* [Extracted material]
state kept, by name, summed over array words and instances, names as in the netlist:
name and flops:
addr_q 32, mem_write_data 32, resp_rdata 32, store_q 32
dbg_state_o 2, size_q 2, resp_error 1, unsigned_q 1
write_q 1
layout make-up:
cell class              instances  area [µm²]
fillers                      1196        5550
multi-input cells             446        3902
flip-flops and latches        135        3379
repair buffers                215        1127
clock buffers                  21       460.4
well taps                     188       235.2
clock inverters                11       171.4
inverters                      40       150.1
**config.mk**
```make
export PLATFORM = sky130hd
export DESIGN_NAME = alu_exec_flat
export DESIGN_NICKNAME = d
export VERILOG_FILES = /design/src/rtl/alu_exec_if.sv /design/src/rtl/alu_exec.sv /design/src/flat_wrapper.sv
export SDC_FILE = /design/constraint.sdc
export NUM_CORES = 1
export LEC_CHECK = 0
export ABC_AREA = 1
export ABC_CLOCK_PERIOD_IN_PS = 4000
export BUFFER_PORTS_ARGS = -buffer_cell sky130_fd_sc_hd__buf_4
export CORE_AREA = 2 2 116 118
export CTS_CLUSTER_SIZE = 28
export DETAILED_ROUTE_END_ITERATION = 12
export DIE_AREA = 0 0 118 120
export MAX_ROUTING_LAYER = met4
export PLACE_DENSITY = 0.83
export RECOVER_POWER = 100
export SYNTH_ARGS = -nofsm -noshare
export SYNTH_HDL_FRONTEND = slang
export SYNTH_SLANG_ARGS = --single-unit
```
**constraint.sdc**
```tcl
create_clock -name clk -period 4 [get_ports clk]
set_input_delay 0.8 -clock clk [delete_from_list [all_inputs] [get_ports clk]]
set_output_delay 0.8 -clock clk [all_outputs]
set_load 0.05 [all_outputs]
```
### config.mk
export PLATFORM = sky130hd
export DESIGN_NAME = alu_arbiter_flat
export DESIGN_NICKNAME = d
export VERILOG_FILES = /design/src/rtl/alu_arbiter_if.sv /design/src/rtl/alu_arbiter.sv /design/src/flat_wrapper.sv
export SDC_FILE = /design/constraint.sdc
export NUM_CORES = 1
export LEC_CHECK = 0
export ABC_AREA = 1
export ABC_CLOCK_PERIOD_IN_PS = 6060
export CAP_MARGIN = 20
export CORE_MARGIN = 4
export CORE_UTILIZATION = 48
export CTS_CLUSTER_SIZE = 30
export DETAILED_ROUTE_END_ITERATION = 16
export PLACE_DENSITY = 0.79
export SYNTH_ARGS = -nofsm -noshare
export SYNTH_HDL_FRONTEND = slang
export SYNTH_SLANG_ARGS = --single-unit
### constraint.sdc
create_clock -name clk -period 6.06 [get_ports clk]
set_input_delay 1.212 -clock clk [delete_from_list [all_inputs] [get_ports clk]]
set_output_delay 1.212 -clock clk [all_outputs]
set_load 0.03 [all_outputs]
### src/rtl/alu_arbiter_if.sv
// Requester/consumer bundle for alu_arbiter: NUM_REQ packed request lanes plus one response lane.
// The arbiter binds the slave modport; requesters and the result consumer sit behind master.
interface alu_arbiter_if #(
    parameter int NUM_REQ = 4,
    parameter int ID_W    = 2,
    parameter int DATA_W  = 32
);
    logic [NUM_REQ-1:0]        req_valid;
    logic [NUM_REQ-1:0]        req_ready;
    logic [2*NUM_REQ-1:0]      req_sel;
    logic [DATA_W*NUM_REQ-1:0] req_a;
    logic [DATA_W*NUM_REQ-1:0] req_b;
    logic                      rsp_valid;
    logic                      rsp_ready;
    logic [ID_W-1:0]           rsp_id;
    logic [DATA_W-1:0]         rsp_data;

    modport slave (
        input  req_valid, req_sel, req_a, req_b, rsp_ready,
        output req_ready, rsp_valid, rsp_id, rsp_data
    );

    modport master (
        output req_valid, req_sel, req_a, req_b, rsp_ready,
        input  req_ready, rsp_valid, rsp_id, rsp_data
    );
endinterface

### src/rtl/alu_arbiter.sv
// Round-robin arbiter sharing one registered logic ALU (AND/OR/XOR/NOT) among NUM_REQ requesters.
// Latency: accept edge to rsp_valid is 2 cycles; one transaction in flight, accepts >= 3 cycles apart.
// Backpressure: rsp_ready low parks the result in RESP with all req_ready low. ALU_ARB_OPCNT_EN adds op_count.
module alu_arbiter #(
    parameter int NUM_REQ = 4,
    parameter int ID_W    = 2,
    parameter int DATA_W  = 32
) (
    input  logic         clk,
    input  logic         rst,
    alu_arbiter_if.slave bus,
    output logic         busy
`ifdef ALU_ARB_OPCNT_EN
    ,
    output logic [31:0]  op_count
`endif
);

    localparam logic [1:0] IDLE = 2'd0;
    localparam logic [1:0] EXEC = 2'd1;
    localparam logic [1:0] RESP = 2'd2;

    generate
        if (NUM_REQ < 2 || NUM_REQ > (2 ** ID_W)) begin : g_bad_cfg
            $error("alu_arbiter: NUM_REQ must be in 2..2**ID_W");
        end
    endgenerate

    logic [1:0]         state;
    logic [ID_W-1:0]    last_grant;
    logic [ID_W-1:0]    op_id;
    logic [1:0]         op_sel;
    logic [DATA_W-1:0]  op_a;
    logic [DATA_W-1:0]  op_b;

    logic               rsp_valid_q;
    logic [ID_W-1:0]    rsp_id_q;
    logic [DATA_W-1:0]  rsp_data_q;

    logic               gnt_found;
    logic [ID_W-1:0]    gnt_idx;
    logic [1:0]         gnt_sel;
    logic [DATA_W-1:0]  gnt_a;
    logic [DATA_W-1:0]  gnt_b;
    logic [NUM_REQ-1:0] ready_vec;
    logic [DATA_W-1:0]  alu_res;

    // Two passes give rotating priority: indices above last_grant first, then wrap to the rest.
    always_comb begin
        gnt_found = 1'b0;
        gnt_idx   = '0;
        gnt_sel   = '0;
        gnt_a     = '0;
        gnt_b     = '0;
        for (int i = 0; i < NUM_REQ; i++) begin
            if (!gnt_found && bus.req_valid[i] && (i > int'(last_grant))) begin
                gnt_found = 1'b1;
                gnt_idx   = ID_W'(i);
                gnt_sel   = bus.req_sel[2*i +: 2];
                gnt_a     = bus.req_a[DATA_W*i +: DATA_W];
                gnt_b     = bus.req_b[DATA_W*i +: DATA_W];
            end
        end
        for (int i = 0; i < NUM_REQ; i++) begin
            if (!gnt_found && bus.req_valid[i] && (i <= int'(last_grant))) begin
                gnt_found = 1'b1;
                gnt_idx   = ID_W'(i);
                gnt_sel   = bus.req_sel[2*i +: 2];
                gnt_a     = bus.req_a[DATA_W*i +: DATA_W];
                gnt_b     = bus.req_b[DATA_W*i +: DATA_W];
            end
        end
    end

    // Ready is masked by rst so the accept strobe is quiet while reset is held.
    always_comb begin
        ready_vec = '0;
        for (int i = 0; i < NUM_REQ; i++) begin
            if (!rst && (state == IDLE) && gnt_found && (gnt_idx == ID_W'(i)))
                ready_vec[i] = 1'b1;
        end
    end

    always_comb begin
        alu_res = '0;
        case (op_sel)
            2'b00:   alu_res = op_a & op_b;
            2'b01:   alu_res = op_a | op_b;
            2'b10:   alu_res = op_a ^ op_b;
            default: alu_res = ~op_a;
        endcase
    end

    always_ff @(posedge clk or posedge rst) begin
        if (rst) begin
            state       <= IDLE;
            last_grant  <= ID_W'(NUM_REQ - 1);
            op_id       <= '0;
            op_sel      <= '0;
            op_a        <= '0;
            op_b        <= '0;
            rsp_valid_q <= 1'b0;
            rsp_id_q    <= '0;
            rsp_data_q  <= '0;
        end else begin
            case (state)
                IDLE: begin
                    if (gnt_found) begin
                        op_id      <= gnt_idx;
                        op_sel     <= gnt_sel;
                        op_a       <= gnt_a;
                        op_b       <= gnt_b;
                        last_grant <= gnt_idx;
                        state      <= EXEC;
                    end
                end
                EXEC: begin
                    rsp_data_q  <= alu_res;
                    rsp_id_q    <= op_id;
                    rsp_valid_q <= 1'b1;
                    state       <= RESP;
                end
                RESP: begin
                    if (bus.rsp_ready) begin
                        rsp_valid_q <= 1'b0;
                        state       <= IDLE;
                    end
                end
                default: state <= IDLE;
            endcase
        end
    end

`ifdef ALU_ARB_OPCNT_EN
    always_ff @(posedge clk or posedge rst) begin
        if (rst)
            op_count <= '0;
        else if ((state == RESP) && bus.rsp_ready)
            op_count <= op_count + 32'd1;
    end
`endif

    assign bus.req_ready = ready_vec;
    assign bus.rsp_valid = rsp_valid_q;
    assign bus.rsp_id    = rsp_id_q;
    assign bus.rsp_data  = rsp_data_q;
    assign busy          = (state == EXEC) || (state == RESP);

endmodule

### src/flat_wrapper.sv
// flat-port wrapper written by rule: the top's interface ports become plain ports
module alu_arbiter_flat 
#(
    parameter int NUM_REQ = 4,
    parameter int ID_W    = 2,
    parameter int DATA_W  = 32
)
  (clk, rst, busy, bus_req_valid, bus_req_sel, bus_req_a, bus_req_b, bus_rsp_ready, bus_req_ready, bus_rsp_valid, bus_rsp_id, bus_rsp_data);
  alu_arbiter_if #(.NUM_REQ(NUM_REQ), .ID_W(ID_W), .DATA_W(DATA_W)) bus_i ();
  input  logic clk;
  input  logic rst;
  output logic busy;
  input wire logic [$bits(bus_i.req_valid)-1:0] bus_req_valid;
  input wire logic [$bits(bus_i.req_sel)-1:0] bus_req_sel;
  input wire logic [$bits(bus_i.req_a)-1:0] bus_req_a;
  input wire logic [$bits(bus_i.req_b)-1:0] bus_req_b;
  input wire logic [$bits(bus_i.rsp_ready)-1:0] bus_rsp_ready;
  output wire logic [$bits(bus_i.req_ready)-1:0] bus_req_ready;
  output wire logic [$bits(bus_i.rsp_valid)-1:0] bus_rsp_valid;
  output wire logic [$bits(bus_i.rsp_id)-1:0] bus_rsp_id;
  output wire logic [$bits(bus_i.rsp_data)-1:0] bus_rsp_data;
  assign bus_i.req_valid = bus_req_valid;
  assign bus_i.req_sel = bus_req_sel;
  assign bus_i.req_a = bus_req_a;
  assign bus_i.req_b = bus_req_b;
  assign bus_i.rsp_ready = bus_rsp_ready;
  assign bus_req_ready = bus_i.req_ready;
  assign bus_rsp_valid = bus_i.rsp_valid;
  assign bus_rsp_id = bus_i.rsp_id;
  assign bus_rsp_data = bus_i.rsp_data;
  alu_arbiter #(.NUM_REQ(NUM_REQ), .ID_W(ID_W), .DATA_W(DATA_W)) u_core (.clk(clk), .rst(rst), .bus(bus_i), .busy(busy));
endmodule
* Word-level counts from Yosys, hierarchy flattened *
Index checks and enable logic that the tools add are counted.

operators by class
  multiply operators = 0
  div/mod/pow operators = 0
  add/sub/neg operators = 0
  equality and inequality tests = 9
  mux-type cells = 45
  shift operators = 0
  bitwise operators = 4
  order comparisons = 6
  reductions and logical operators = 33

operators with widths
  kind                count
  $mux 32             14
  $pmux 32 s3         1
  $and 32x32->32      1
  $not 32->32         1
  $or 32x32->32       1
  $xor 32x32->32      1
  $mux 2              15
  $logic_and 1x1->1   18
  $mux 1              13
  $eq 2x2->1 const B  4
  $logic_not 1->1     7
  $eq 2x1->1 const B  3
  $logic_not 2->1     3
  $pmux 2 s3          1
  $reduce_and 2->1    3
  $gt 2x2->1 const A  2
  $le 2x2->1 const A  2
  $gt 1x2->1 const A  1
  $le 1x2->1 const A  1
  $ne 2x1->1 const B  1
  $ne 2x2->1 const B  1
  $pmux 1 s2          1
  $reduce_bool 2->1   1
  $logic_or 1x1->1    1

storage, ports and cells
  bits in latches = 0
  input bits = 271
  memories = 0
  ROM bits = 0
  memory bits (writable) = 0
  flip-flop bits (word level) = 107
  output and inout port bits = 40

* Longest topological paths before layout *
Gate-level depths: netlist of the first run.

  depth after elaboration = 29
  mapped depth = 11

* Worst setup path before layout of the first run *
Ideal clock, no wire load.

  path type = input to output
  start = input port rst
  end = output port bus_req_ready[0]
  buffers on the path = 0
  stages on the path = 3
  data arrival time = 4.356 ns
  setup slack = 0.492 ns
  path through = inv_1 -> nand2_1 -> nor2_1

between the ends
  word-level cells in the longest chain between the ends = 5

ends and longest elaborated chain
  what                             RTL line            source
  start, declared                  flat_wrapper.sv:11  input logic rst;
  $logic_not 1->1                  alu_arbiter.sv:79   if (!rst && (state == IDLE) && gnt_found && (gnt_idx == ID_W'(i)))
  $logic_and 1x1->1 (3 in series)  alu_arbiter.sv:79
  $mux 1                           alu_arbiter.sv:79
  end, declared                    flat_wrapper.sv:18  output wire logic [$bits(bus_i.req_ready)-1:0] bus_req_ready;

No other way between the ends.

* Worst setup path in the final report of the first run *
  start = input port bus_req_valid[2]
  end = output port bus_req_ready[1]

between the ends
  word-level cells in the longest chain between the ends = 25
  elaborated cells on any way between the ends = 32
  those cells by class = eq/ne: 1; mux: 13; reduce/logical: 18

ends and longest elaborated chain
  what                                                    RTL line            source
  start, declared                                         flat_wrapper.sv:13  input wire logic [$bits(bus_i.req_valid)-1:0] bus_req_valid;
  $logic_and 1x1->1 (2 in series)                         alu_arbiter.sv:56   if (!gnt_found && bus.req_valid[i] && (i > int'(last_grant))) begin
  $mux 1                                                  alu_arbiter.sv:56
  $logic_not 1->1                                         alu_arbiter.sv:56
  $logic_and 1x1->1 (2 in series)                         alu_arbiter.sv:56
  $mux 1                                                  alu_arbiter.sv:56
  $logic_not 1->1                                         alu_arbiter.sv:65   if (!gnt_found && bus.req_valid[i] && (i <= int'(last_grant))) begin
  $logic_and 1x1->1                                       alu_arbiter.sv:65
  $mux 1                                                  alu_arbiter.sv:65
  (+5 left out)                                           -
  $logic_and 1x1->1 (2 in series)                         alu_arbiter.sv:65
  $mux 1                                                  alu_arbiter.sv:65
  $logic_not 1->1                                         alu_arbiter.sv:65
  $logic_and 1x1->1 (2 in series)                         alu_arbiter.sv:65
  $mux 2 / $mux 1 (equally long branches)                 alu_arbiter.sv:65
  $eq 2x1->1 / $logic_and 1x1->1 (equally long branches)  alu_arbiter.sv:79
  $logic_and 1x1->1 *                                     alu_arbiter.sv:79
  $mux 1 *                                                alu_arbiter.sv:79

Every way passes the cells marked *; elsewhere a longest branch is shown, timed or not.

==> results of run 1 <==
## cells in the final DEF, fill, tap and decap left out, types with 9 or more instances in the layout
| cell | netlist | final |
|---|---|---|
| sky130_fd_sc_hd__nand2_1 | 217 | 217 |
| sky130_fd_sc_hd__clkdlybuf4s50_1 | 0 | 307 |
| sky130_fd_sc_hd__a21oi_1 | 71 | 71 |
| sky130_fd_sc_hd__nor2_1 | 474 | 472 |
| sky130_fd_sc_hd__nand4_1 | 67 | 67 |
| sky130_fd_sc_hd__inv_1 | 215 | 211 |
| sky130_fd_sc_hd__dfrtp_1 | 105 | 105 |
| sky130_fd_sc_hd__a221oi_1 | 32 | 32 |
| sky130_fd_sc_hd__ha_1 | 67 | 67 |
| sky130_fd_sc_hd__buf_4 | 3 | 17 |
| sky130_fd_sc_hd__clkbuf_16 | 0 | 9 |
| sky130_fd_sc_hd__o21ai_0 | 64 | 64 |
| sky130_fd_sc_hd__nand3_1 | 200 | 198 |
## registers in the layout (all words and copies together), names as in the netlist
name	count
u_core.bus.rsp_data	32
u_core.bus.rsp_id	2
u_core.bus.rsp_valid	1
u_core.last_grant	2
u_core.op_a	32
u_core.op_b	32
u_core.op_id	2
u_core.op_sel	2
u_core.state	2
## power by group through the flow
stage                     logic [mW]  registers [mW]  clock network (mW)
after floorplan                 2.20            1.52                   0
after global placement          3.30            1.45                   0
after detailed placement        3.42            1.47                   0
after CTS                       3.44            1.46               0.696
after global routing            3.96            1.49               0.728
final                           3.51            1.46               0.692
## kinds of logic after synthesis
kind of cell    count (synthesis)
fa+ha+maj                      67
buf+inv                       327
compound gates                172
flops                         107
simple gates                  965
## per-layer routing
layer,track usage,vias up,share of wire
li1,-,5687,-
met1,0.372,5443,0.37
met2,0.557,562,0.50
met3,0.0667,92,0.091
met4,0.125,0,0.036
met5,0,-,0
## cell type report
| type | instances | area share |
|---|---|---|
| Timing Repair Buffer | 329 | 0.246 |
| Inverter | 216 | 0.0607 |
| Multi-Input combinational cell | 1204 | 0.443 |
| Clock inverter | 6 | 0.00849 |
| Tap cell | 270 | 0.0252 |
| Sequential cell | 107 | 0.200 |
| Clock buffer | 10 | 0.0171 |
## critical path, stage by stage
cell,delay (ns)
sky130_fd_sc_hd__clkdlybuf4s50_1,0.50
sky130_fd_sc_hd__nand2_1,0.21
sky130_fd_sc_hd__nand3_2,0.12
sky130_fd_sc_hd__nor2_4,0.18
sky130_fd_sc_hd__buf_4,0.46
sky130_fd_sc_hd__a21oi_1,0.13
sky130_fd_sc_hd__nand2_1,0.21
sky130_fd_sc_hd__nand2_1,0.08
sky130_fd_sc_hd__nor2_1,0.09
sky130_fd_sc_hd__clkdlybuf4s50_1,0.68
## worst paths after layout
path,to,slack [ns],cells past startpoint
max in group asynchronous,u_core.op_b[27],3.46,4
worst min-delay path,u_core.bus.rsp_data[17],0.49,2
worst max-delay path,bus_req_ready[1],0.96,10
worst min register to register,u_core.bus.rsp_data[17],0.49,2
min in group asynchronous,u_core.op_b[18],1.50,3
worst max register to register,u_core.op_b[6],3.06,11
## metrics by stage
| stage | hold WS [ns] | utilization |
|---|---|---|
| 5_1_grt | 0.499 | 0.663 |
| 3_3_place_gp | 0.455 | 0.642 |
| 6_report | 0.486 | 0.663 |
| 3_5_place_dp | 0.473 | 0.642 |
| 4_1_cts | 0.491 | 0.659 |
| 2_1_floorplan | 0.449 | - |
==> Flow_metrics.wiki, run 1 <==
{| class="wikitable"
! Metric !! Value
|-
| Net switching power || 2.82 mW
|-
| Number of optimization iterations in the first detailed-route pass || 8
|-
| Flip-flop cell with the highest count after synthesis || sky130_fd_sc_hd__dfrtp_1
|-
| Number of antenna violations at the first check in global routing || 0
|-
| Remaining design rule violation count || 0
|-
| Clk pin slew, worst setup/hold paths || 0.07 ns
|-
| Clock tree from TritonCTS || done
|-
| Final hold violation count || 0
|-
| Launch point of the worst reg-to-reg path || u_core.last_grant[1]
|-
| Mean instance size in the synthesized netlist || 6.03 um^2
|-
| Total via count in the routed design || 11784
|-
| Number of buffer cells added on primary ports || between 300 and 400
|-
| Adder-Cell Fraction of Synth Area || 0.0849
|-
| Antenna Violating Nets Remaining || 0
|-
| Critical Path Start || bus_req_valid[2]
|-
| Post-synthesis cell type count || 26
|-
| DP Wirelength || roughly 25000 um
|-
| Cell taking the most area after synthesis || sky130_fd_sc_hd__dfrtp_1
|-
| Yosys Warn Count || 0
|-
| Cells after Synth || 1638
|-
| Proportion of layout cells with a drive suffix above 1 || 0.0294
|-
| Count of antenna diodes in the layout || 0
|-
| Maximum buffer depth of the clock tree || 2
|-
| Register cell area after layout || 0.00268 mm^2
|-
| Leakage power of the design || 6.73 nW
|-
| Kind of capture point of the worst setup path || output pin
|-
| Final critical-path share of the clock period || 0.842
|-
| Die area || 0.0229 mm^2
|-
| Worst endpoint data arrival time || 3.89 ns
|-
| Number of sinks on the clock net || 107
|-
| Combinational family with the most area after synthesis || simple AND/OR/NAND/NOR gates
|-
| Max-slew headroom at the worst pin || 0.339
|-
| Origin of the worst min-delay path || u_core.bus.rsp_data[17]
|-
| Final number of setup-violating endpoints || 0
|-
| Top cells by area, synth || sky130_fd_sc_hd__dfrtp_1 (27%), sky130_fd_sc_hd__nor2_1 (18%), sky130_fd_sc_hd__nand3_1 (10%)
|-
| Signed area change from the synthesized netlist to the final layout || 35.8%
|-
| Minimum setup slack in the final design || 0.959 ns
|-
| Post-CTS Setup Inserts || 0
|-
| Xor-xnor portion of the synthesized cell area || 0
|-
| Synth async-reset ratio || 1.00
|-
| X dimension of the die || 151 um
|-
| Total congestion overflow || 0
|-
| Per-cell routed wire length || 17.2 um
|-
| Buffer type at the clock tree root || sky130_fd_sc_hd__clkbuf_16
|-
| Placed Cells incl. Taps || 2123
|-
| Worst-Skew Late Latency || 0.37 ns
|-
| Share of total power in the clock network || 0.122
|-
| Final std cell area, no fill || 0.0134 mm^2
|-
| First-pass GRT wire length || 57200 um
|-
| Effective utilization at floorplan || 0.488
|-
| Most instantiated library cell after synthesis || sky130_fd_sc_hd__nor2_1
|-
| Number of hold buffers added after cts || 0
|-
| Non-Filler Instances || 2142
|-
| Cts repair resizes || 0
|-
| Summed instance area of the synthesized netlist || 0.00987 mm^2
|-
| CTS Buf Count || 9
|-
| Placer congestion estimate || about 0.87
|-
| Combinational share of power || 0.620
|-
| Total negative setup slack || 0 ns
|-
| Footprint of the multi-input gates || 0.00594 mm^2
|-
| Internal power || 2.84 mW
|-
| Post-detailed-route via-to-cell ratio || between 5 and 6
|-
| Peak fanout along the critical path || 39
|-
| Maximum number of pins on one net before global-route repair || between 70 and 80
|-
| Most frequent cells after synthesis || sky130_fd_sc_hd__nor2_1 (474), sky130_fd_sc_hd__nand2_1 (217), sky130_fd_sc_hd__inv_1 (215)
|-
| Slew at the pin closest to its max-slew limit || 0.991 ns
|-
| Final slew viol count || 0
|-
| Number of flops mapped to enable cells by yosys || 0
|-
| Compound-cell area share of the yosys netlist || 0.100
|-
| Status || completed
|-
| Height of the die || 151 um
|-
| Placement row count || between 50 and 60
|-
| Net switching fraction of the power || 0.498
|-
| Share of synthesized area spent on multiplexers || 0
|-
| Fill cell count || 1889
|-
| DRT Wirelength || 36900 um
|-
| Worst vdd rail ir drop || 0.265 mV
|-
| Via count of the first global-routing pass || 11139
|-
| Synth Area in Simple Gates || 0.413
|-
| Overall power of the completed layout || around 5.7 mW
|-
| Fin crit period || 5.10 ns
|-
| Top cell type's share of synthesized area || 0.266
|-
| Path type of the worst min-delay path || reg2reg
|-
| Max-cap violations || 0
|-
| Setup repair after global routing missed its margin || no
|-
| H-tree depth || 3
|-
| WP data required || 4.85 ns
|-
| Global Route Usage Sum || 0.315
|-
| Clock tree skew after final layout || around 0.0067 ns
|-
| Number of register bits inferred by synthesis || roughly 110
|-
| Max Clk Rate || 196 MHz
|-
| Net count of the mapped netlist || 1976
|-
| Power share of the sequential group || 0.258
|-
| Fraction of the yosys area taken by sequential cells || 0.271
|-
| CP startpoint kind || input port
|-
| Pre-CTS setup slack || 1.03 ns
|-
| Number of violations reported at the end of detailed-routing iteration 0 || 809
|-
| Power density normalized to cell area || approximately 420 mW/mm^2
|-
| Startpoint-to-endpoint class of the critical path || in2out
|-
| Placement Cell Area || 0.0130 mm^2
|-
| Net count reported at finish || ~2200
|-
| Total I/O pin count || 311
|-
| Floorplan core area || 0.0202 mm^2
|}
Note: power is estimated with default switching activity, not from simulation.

* [What to produce] Return every line of the listing that has the word "level" in it.

* [Answer for the task]
* Word-level counts from Yosys, hierarchy flattened *
  flip-flop bits (word level) = 107
Gate-level depths: netlist of the first run.
  word-level cells in the longest chain between the ends = 5
  word-level cells in the longest chain between the ends = 25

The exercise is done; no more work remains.